Work to be completed:
Every line below that holds the string "longest" should be copied.

'''

==> src/rtl/memory_access_stage_if.sv <==
// memory_access_stage_if: req/ack data-memory port between the MEM stage and data memory.
interface memory_access_stage_if;
    logic        dmem_req;
    logic        dmem_we;
    logic [31:0] dmem_addr;
    logic [3:0]  dmem_be;
    logic [31:0] dmem_wdata;
    logic [31:0] dmem_rdata;
    logic        dmem_ack;

    modport master (
        output dmem_req, dmem_we, dmem_addr, dmem_be, dmem_wdata,
        input  dmem_rdata, dmem_ack
    );

    modport slave (
        input  dmem_req, dmem_we, dmem_addr, dmem_be, dmem_wdata,
        output dmem_rdata, dmem_ack
    );
endinterface

==> src/rtl/memory_access_stage.sv <==
// memory_access_stage: MIPS MEM stage; registers execute results, runs loads/stores over a
// req/ack port with lane steering and extension, and stalls upstream while an access is pending.
module memory_access_stage #(
    parameter int TIMEOUT = 15
) (
    input  logic                  clk,
    input  logic                  reset,
    input  logic [7:0]            bundle_in,
    input  logic [31:0]           pc_seq_in,
    input  logic [31:0]           alu_in,
    input  logic [31:0]           reg_read2_in,
    input  logic [4:0]            reg_write_dest_in,
    output logic                  stall_out,
    memory_access_stage_if.master dmem,
    output logic [3:0]            bundle_out,
    output logic [31:0]           pc_seq_out,
    output logic [31:0]           alu_out,
    output logic [31:0]           load_data_out,
    output logic [4:0]            reg_write_dest_out,
    output logic                  addr_err_out,
    output logic                  bus_err_out
);
    localparam logic [0:0]  IDLE = 1'b0;
    localparam logic [0:0]  WAIT = 1'b1;
    localparam logic [31:0] LAST = 32'(TIMEOUT - 1);

    logic [7:0]  bundle_q;
    logic [31:0] pc_q, alu_q, data_q, cnt, cur, ext;
    logic [4:0]  dest_q;
    logic [0:0]  state;
    logic        valid_q, mem_wr, mem_op, is_word, is_half, unsigned_ld;
    logic        misalign, req, ack, abort, stall, done, load_done;
    logic [1:0]  off;
    logic [7:0]  ld_byte;
    logic [15:0] ld_half;

    assign mem_wr      = bundle_q[1];
    assign mem_op      = bundle_q[0] | mem_wr;
    assign is_word     = bundle_q[5];
    assign is_half     = bundle_q[5:4] == 2'b01;
    assign unsigned_ld = bundle_q[6];
    assign off         = alu_q[1:0];
    assign misalign    = mem_op & (is_word ? |off : is_half & off[0]);
    assign req         = state == WAIT | (mem_op & ~misalign);
    assign ack         = req & dmem.dmem_ack;
    // cur counts request cycles already spent, so abort lands on the TIMEOUT-th req cycle
    assign cur         = state == WAIT ? cnt : '0;
    assign abort       = req & ~dmem.dmem_ack & (TIMEOUT != 0) & cur == LAST;
    assign stall       = req & ~ack & ~abort;
    assign done        = valid_q & ~stall;
    assign load_done   = ack & bundle_q[0] & ~mem_wr;

    always_ff @(posedge clk or negedge reset) begin
        if (!reset) begin
            bundle_q <= '0;
            pc_q     <= '0;
            alu_q    <= '0;
            data_q   <= '0;
            dest_q   <= '0;
            valid_q  <= 1'b0;
            state    <= IDLE;
            cnt      <= '0;
        end else begin
            if (!stall) begin
                bundle_q <= bundle_in;
                pc_q     <= pc_seq_in;
                alu_q    <= alu_in;
                data_q   <= reg_read2_in;
                dest_q   <= reg_write_dest_in;
                valid_q  <= 1'b1;
            end
            state <= stall ? WAIT : IDLE;
            cnt   <= stall ? cur + 32'd1 : '0;
        end
    end

    assign ld_byte = dmem.dmem_rdata[{off, 3'b000} +: 8];
    assign ld_half = off[1] ? dmem.dmem_rdata[31:16] : dmem.dmem_rdata[15:0];
    assign ext     = is_word ? dmem.dmem_rdata
                   : is_half ? {{16{~unsigned_ld & ld_half[15]}}, ld_half}
                   : {{24{~unsigned_ld & ld_byte[7]}}, ld_byte};

    assign dmem.dmem_req   = req;
    assign dmem.dmem_we    = req & mem_wr;
    assign dmem.dmem_addr  = {alu_q[31:2], 2'b00};
    assign dmem.dmem_be    = ~req ? 4'b0000 : is_word ? 4'b1111
                           : is_half ? (off[1] ? 4'b1100 : 4'b0011) : 4'b0001 << off;
    assign dmem.dmem_wdata = is_word ? data_q : is_half ? {2{data_q[15:0]}} : {4{data_q[7:0]}};

    assign stall_out          = stall;
    assign bundle_out         = {bundle_q[7] & done, bundle_q[3] & done,
                                 bundle_q[2] & done & ~misalign & ~abort, done};
    assign pc_seq_out         = pc_q;
    assign alu_out            = alu_q;
    assign reg_write_dest_out = dest_q;
    assign load_data_out      = load_done ? ext : '0;
    assign addr_err_out       = valid_q & misalign;
    assign bus_err_out        = abort;
endmodule
==> src/flat_wrapper.sv <==
// flat-port wrapper written by rule: the top's interface ports become plain ports
module memory_access_stage_flat 
#(
    parameter int TIMEOUT = 15
)
  (clk, reset, bundle_in, pc_seq_in, alu_in, reg_read2_in, reg_write_dest_in, stall_out, bundle_out, pc_seq_out, alu_out, load_data_out, reg_write_dest_out, addr_err_out, bus_err_out, dmem_dmem_req, dmem_dmem_we, dmem_dmem_addr, dmem_dmem_be, dmem_dmem_wdata, dmem_dmem_rdata, dmem_dmem_ack);
  memory_access_stage_if dmem_i ();
  input  logic clk;
  input  logic reset;
  input  logic [7:0] bundle_in;
  input  logic [31:0] pc_seq_in;
  input  logic [31:0] alu_in;
  input  logic [31:0] reg_read2_in;
  input  logic [4:0] reg_write_dest_in;
  output logic stall_out;
  output logic [3:0] bundle_out;
  output logic [31:0] pc_seq_out;
  output logic [31:0] alu_out;
  output logic [31:0] load_data_out;
  output logic [4:0] reg_write_dest_out;
  output logic addr_err_out;
  output logic bus_err_out;
  output wire logic [$bits(dmem_i.dmem_req)-1:0] dmem_dmem_req;
  output wire logic [$bits(dmem_i.dmem_we)-1:0] dmem_dmem_we;
  output wire logic [$bits(dmem_i.dmem_addr)-1:0] dmem_dmem_addr;
  output wire logic [$bits(dmem_i.dmem_be)-1:0] dmem_dmem_be;
  output wire logic [$bits(dmem_i.dmem_wdata)-1:0] dmem_dmem_wdata;
  input wire logic [$bits(dmem_i.dmem_rdata)-1:0] dmem_dmem_rdata;
  input wire logic [$bits(dmem_i.dmem_ack)-1:0] dmem_dmem_ack;
  assign dmem_dmem_req = dmem_i.dmem_req;
  assign dmem_dmem_we = dmem_i.dmem_we;
  assign dmem_dmem_addr = dmem_i.dmem_addr;
  assign dmem_dmem_be = dmem_i.dmem_be;
  assign dmem_dmem_wdata = dmem_i.dmem_wdata;
  assign dmem_i.dmem_rdata = dmem_dmem_rdata;
  assign dmem_i.dmem_ack = dmem_dmem_ack;
  memory_access_stage #(.TIMEOUT(TIMEOUT)) u_core (.clk(clk), .reset(reset), .bundle_in(bundle_in), .pc_seq_in(pc_seq_in), .alu_in(alu_in), .reg_read2_in(reg_read2_in), .reg_write_dest_in(reg_write_dest_in), .stall_out(stall_out), .dmem(dmem_i), .bundle_out(bundle_out), .pc_seq_out(pc_seq_out), .alu_out(alu_out), .load_data_out(load_data_out), .reg_write_dest_out(reg_write_dest_out), .addr_err_out(addr_err_out), .bus_err_out(bus_err_out));
endmodule
==> config.mk <==
export PLATFORM = sky130hd
export DESIGN_NAME = memory_access_stage_flat
export DESIGN_NICKNAME = d
export VERILOG_FILES = /design/src/rtl/memory_access_stage_if.sv /design/src/rtl/memory_access_stage.sv /design/src/flat_wrapper.sv
export SDC_FILE = /design/constraint.sdc
export NUM_CORES = 1
export LEC_CHECK = 0
export ABC_AREA = 1
export BUFFER_PORTS_ARGS = -buffer_cell sky130_fd_sc_hd__buf_4
export CORE_MARGIN = 5
export CORE_UTILIZATION = 53
export CTS_BUF_LIST = sky130_fd_sc_hd__clkbuf_8 sky130_fd_sc_hd__clkbuf_16
export CTS_CLUSTER_DIAMETER = 150
export DETAILED_ROUTE_END_ITERATION = 10
export GPL_TIMING_DRIVEN = 0
export PLACE_DENSITY = 0.86
export SYNTH_ARGS = -nofsm -noshare
export SYNTH_HDL_FRONTEND = slang
export SYNTH_SLANG_ARGS = --single-unit
==> constraint.sdc <==
create_clock -name clk -period 4.5 [get_ports clk]
set_input_delay 0.45 -clock clk [delete_from_list [all_inputs] [get_ports clk]]
set_output_delay 0.45 -clock clk [all_outputs]
set_load 0.01 [all_outputs]
## After elaboration in Yosys (flattened, before gate mapping)

Cells that the tools add are included.

| cells by class | value |
|---|---|
| add/subtract/negate cells | 1 |
| eq/ne operators | 2 |
| shift operators | 2 |
| muxes and demuxes | 14 |
| bitwise operators | 29 |
| reductions and logical operators | 1 |

Operator list:

| kind | number |
|---|---|
| two-way mux 32 bit | 7 |
| adder 32 x 1 -> 32 bit (second input constant) | 1 |
| == test 32 x 4 -> 1 bit (second input constant) | 1 |
| variable part select 32 x 6 -> 8 bit | 1 |
| bitwise AND 1 bit | 20 |
| two-way mux 16 bit | 1 |
| two-way mux 4 bit | 4 |
| NOT 1 bit | 7 |
| << shifter 1 x 2 -> 4 bit (first input constant) | 1 |
| == test 2 x 1 -> 1 bit (second input constant) | 1 |
| two-way mux 1 bit | 2 |
| bitwise OR 1 bit | 2 |
| OR reduction 2 bit | 1 |

| storage, ports and cells | value |
|---|---|
| register bits | 143 |
| input port bits | 144 |
| output and inout port bits | 178 |
| word-level logic and storage cells | 57 |

## Logic depth before layout (Yosys ltp)

Gate-level depths: netlist of the first run.

| logic depth | value |
|---|---|
| depth in word-level cells | 16 |
| mapped depth | 18 |
| depth with buffers taken out | 12 |

## Worst setup path after synthesis of the first run

OpenSTA, ideal clock, no wires.

| path | value |
|---|---|
| path type | reg-to-output |
| start point | register u_core.state |
| end point | output port bundle_out[1] |
| arrival time | 2.186 ns |
| required time | 4.050 ns |
| setup slack | 1.864 ns |
| stages on the path, launching flop included | 18 |
| buffers on the path | 6 |
| path through | dfrtp_1 > buf_6 > buf_6 > buf_6 > buf_4 > buf_2 > nand2_1 > inv_1 > ha_1 > nand2_1 > nor2_1 > nand3_1 > nor2_1 > nand2_1 > nand2_2 > buf_6 > nand2_1 > nor2_1 |

| between the ends | value |
|---|---|
| longest elaborated chain between the ends | 10 |
| elaborated cells between the ends (all ways) | 15 |
| those cells by class | 1 x eq/ne; 1 x mux; 13 x bitwise |

Ends and longest elaborated chain:

| what | line | source |
|---|---|---|
| from (decl) | memory_access_stage.sv:30 | `logic [0:0] state;` |
| from (signal assigned) | memory_access_stage.sv:72 | `state <= stall ? WAIT : IDLE;` |
| two-way mux 32 bit or bitwise OR 1 bit (tied branches) | memory_access_stage.sv:47, memory_access_stage.sv:44 |  |
| == test 32 x 4 -> 1 bit, or another cell as far along | memory_access_stage.sv:48 | `assign abort = req & ~dmem.dmem_ack & (TIMEOUT != 0) & cur == LAST;` |
| bitwise AND 1 bit or NOT 1 bit (tied branches) | memory_access_stage.sv:48, memory_access_stage.sv:49 |  |
| NOT 1 bit or bitwise AND 1 bit (tied branches) | memory_access_stage.sv:49, memory_access_stage.sv:92 |  |
| bitwise AND 1 bit | memory_access_stage.sv:49 | `assign stall = req & ~ack & ~abort;` |
| NOT 1 bit | memory_access_stage.sv:50 | `assign done = valid_q & ~stall;` |
| bitwise AND 1 bit | memory_access_stage.sv:50 |  |
| bitwise AND 1 bit (2 in series) | memory_access_stage.sv:92 | `bundle_q[2] & done & ~misalign & ~abort, done};` |
| bitwise AND 1 bit * | memory_access_stage.sv:92 |  |
| to (decl) | flat_wrapper.sv:16 | `output logic [3:0] bundle_out;` |

Mark *: on every way between the ends. The rest lies on a longest branch, timed or not.

## Worst setup path in the final report of the first run

| path | value |
|---|---|
| start point | register u_core.state |
| end point | output port bundle_out[0] |

| between the ends | value |
|---|---|
| longest elaborated chain between the ends | 7 |
| elaborated cells between the ends (all ways) | 12 |
| those cells by class | 1 x eq/ne; 1 x mux; 10 x bitwise |

Ends and longest elaborated chain:

| what | line |
|---|---|
| two-way mux 32 bit or bitwise OR 1 bit (tied branches) | memory_access_stage.sv:47, memory_access_stage.sv:44 |
| == test 32 x 4 -> 1 bit, or another cell as far along | memory_access_stage.sv:48 |
| bitwise AND 1 bit or NOT 1 bit (tied branches) | memory_access_stage.sv:48, memory_access_stage.sv:49 |
| NOT 1 bit or bitwise AND 1 bit (tied branches) | memory_access_stage.sv:49 |
| bitwise AND 1 bit * | memory_access_stage.sv:49 |
| NOT 1 bit * | memory_access_stage.sv:50 |
| bitwise AND 1 bit * | memory_access_stage.sv:50 |

Marks and branches as above.

==> results of run 1 <==
[cell usage after synthesis, types with 4 or more instances]
master    number
xnor2_1        5
nand3_1      154
o21ai_0       21
buf_2         26
nand2_2        4
clkbuf_1      11
dfrtp_1      143
buf_4         46
inv_1         74
nand2_1      444
nand3_2       10
nand4_1        7
nand3b_1       5
o211ai_1       9
buf_6         13
xor2_1        10
a21oi_1       11
nor2_1       137
[critical path, stage by stage (launching register included)]
cell and delay, ns:
dfrtp_1 0.34, buf_6 0.15, buf_6 0.16, buf_6 0.14, buf_4 0.17, buf_2 0.28, nand2_1 0.08, inv_1 0.09
ha_1 0.14, nand2_1 0.05, nor2_1 0.10, nand3_1 0.07, nor2_1 0.15, nand2_1 0.11, nand2_2 0.18, buf_6 0.22
nand2_1 0.12, inv_1 0.07, buf_4 0.09, buf_4 0.10
[cells by family (layout without fill, tap and decap cells)]
kind of cell / count (synthesis) / count (layout) / synth area share
flops: 143 / 143 / 0.440
fa+ha+maj: 2 / 2 / 0.00308
compound gates: 43 / 43 / 0.0301
xor+xnor: 15 / 15 / 0.0161
simple gates: 766 / 766 / 0.393
buf+inv: 173 / 525 / 0.117
other cells: 1 / 2 / 0.000461
[registers in the layout, summed over array words and instances (netlist names)]
register and flops:
u_core.data_q 32, u_core.cnt 32, u_core.valid_q 1, u_core.state 1
u_core.alu_out 32, u_core.pc_seq_out 32, u_core.bundle_q 8, u_core.reg_write_dest_out 5
[cell type report]
| cell class | count | area [µm²] | share of cell area |
|---|---|---|---|
| multi-input combinational | 828 | 3610 | 0.316 |
| sequential | 143 | 3580 | 0.313 |
| timing repair buffer | 320 | 2430 | 0.212 |
| buffer | 98 | 671 | 0.0587 |
| clock buffer | 19 | 453 | 0.0396 |
| inverter | 75 | 282 | 0.0246 |
| tap | 188 | 235 | 0.0206 |
| clock inverter | 13 | 176 | 0.0154 |
[power breakdown]
part / switching, µW / leakage (µW) / internal [µW] / total, µW
combinational: 1420 / 0.00436 / 1170 / 2580
clock: 583 / 0.000305 / 915 / 1500
sequential: 243 / 0.00177 / 1580 / 1820
total: 2240 / 0.00644 / 3660 / 5910
[routing by layer]
| metal | wire length [µm] | GRT usage | share of wire | vias to the layer above |
|---|---|---|---|---|
| met3 | 2500 | 0.0945 | 0.087 | 74 |
| li1 | - | - | - | 4225 |
| met2 | 14400 | 0.549 | 0.50 | 413 |
| met4 | 1200 | 0.134 | 0.042 | 0 |
| met1 | 10600 | 0.368 | 0.37 | 4089 |
| met5 | 0 | 0 | 0 | - |
[through the flow]
step / instance area (µm²) / setup WS (ns) / hold WS [ns] / util / power (µW)
after floorplan: 8140 / 1.86 / 0.154 / - / 3110
after global placement: 10800 / 1.34 / 0.466 / 0.711 / 4350
after detailed placement: 10800 / 1.28 / 0.453 / 0.713 / 4400
after CTS: 11400 / 0.812 / 0.00471 / 0.755 / 5920
after global routing: 11400 / 0.449 / 0.0240 / 0.755 / 6220
final: 11400 / 0.781 / -0.0179 / 0.755 / 5910
[worst max path at each step]
stage	from	end	slack, ns
6_report	u_core.state	bundle_out[0]	0.78
5_1_grt	u_core.state	bundle_out[0]	0.45
4_1_cts	u_core.state	bundle_out[0]	0.81
3_5_place_dp	u_core.state	bundle_out[0]	1.28
3_3_place_gp	u_core.state	bundle_out[0]	1.34
2_1_floorplan	u_core.state	bundle_out[1]	1.86
==> impl_metrics.toml, run 1 <==
[run_status]
status = "finished, violations left"
violations = "negative hold slack"

[clock_network]
post_cts_resized = 0
clk_pin_slew_ns = 0.06
cts.root.buffer_cell = "clkbuf_16"
cts-htree-levels = 4
cts.sinks = 143
clock_path_buffers = 2
tritoncts = "yes"
holdBufCountCts = 0
cts_setup_buffers = 0
clock_latency_ns = 0.43
cts_buffers = 17

[yosys]
ys_async_sr_fraction = 1.00
synth_warnings = 0
synth_seq_area_share = 0.440
ys_top_cells_by_area = "dfrtp_1 (44%), nand2_1 (20%), nand3_1 (9.5%)"
yosysUniqueCellTypes = 28
synth-main-ff-cell = "dfrtp_1"
syn_inst = 1143
synth_area_mm2 = 0.00814
syn_avg_cell_area_um2 = 7.12
yosysTopAreaCellShare = 0.440
synth_edf_count = 0
yosysTopAreaCell = "dfrtp_1"
synth_seq_cells = 143

[timing]
timing.hold.ws_ns = -0.0179
period_needed_ns = 3.72
clock_skew_ns = 0.00779
slew_headroom = 0.601
finalSetupViolCount = 0
hold_violations = 8
worstMarginPinSlew_ns = 0.596
rsz0062_at_grt = "no"
fmax_ghz = 0.269
finalCritPeriodShare = 0.826
maxSlewViolCount = 0
fin_tns_setup_ns = 0

[setup_path]
reg2reg_to = "u_core.cnt[18]"
regToRegSetupSlack_ns = 1.64
cp.required_ns = 4.05
cp_max_fo = 10
worstReg2RegStart = "u_core.state"
rr_worst_depth = 17
start_kind = "flip-flop"
endpoint_kind = "output pin"
crit_arrival_ns = 3.27
worstSetupPathType = "flip-flop to output pin"

[drt]
first_pass_iters = 5
drc = 0
via_per_inst = 5.23
wire_per_inst_um = 17.1
antenna_left = 0
drt-initial-drc-count = 583
routed_wl_mm = 28.8
vias = 8801

[global_routing]
grt_pass1_wl_mm = 44.9
grt_max_degree = 85
globalRouteOverflowTotal = 0
grt_usage = 0.318
antenna_found_initial = 0
grt_pass1_vias = 8700

[finish]
antenna_cells = 0
fin_nets = 1629
layout_commonest_cell = "nand2_1"
drive_gt1_frac = 0.306
mostFrequentLayoutCells = "nand2_1 (444), buf_4 (364), nand3_1 (154), dfrtp_1 (143), nor2_1 (137)"
fin_cells = 1684
syn2layout_area_growth_pct = 40.5
fill_cells = 1140

[place]
gp_congestion = 0.959
dp.cells = 1652
port_buffers = 319
place_hpwl_mm = 22.5

[floorplan]
fp.dieH_um = 134
die-area_mm2 = 0.0179
die_width_um = 134
std_cell_rows = 45
io_pins = 322
coreArea_mm2 = 0.0151
start_util = 0.537

[flow_run]
max_cap_violations = 0

[min_path]
min_path_type = "input port to asynchronous set/reset pin"

[pwr]
vdd.ir_drop.worst_mv = 0.418
power.density_mw_per_mm2 = 517
leakage_uw = 0.00644
No activity file was read; power rests on OpenSTA's default activity.
==> run 2: changes to the inputs <==
--- a/config.mk
+++ b/config.mk
@@ -5,15 +5,15 @@
 export SDC_FILE = /design/constraint.sdc
 export NUM_CORES = 1
 export LEC_CHECK = 0
-export ABC_AREA = 1
+export ABC_AREA = 0
 export BUFFER_PORTS_ARGS = -buffer_cell sky130_fd_sc_hd__buf_4
 export CORE_MARGIN = 5
-export CORE_UTILIZATION = 53
+export CORE_UTILIZATION = 49
 export CTS_BUF_LIST = sky130_fd_sc_hd__clkbuf_8 sky130_fd_sc_hd__clkbuf_16
 export CTS_CLUSTER_DIAMETER = 150
 export DETAILED_ROUTE_END_ITERATION = 10
 export GPL_TIMING_DRIVEN = 0
-export PLACE_DENSITY = 0.86
+export PLACE_DENSITY = 0.82
 export SYNTH_ARGS = -nofsm -noshare
 export SYNTH_HDL_FRONTEND = slang
 export SYNTH_SLANG_ARGS = --single-unit
==> constraint.sdc (replaced) <==
create_clock -name clk -period 3.6 [get_ports clk]
set_input_delay 0.36 -clock clk [delete_from_list [all_inputs] [get_ports clk]]
set_output_delay 0.36 -clock clk [all_outputs]
set_load 0.01 [all_outputs]
==> impl_metrics.toml, run 2 <==
[run_status]
status = "finished, violations left"
violations = "negative hold slack"

[global_routing]
grt_pass1_vias = 6765
globalRouteOverflowTotal = 0
antenna_found_initial = 0
grt_max_degree = 80
grt_pass1_wl_mm = 37.2
grt_usage = 0.263

[timing]
period_needed_ns = 3.33
fmax_ghz = 0.301
clock_skew_ns = 0.00824
maxSlewViolCount = 0
finalCritPeriodShare = 0.924
finalSetupViolCount = 0
worstMarginPinSlew_ns = 1.01
timing.hold.ws_ns = -0.0311
hold_violations = 12
rsz0062_at_grt = "no"
fin_tns_setup_ns = 0
slew_headroom = 0.321

[pwr]
vdd.ir_drop.worst_mv = 0.339
power.density_mw_per_mm2 = 561
leakage_uw = 0.00542
finalPower_uw = 6150

[clock_network]
cts-htree-levels = 4
cts.root.buffer_cell = "clkbuf_16"
clock_latency_ns = 0.42
clock_path_buffers = 2
clk_pin_slew_ns = 0.06
tritoncts = "yes"
cts.sinks = 143
cts_buffers = 17

[yosys]
yosysUniqueCellTypes = 45
synth_seq_cells = 143
synth_edf_count = 0
synth-main-ff-cell = "dfrtp_1"
synth_area_mm2 = 0.00763
yosysTopAreaCellShare = 0.469
ys_top_cells_by_area = "dfrtp_1 (47%), mux2_4 (13%), mux2_2 (8.4%)"
syn_avg_cell_area_um2 = 11.2
synth.most_common_cell = "dfrtp_1"
ys_async_sr_fraction = 1.00
synth_seq_area_share = 0.469
synthTopCellsByCount = "dfrtp_1 (143), mux2_4 (68), nand2_1 (64), mux2_2 (57), nor2_1 (52)"
yosysTopAreaCell = "dfrtp_1"
syn_inst = 679
synth_warnings = 0

[setup_path]
crit_arrival_ns = 2.97
rr_worst_depth = 9
regToRegSetupSlack_ns = 0.72
cp_max_fo = 19
worstSetupPathType = "flip-flop to output pin"
reg2reg_to = "u_core.cnt[28]"
start_kind = "flip-flop"
worstReg2RegStart = "u_core.state"
cp.required_ns = 3.24
endpoint_kind = "output pin"

[drt]
antenna_left = 0
routed_wl_mm = 24.1
via_per_inst = 5.21
drc = 0
first_pass_iters = 5
vias = 6467
wire_per_inst_um = 19.4
drt-initial-drc-count = 266

[place]
placed_area_mm2 = 0.0103
gp_congestion = 0.896
port_buffers = 319
place_hpwl_mm = 18.4

[floorplan]
std_cell_rows = 45
io_pins = 322
die_width_um = 135
die-area_mm2 = 0.0182
coreArea_mm2 = 0.0153
fp.dieH_um = 135
start_util = 0.500

[finish]
drive_gt1_frac = 0.524
fin_nets = 1164
layout_commonest_cell = "buf_4"
fill_cells = 1104
fin_area_mm2 = 0.0110
syn2layout_area_growth_pct = 43.5
antenna_cells = 0
mostFrequentLayoutCells = "buf_4 (359), dfrtp_1 (143), mux2_4 (68), nand2_1 (64), mux2_2 (57)"
final_core_util = 0.718

[flow_run]
max_cap_violations = 0

[min_path]
min_path_type = "input port to asynchronous set/reset pin"
-- run 2: cell types whose count changed in the layout (fill, tap and decap cells not counted), sizes merged, moves of 11 or more --
cell,change
nand2,-383
nand3,-149
mux2,+125
nor2,-88
inv,-55
buf,-28
a21oi,+20
mux2i,+16
nor3,+15
xnor2,+13
o21ai,-11
-- run 2: cells by family after synthesis --
group | Yosys count | synth area share
buf+inv | 99 | 0.0782
simple gates | 198 | 0.124
compound gates | 65 | 0.0523
mux | 141 | 0.239
flops | 143 | 0.469
other cells | 1 | 0.000491
xor+xnor | 30 | 0.0344
fa+ha+maj | 2 | 0.00328
-- run 2: metrics by stage --
step	setup slack [ns]	std cells	hold slack (ns)
after global placement	0.189	1210	0.479
after global routing	0.0610	1241	0.0345
after detailed placement	0.197	1211	0.445
after floorplan	0.948	680	0.0644
after CTS	0.229	1241	0.00592
final	0.273	1241	-0.0311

'''

Final answer:
| longest elaborated chain between the ends | 10 |
Ends and longest elaborated chain:
Mark *: on every way between the ends. The rest lies on a longest branch, timed or not.
| longest elaborated chain between the ends | 7 |
Ends and longest elaborated chain:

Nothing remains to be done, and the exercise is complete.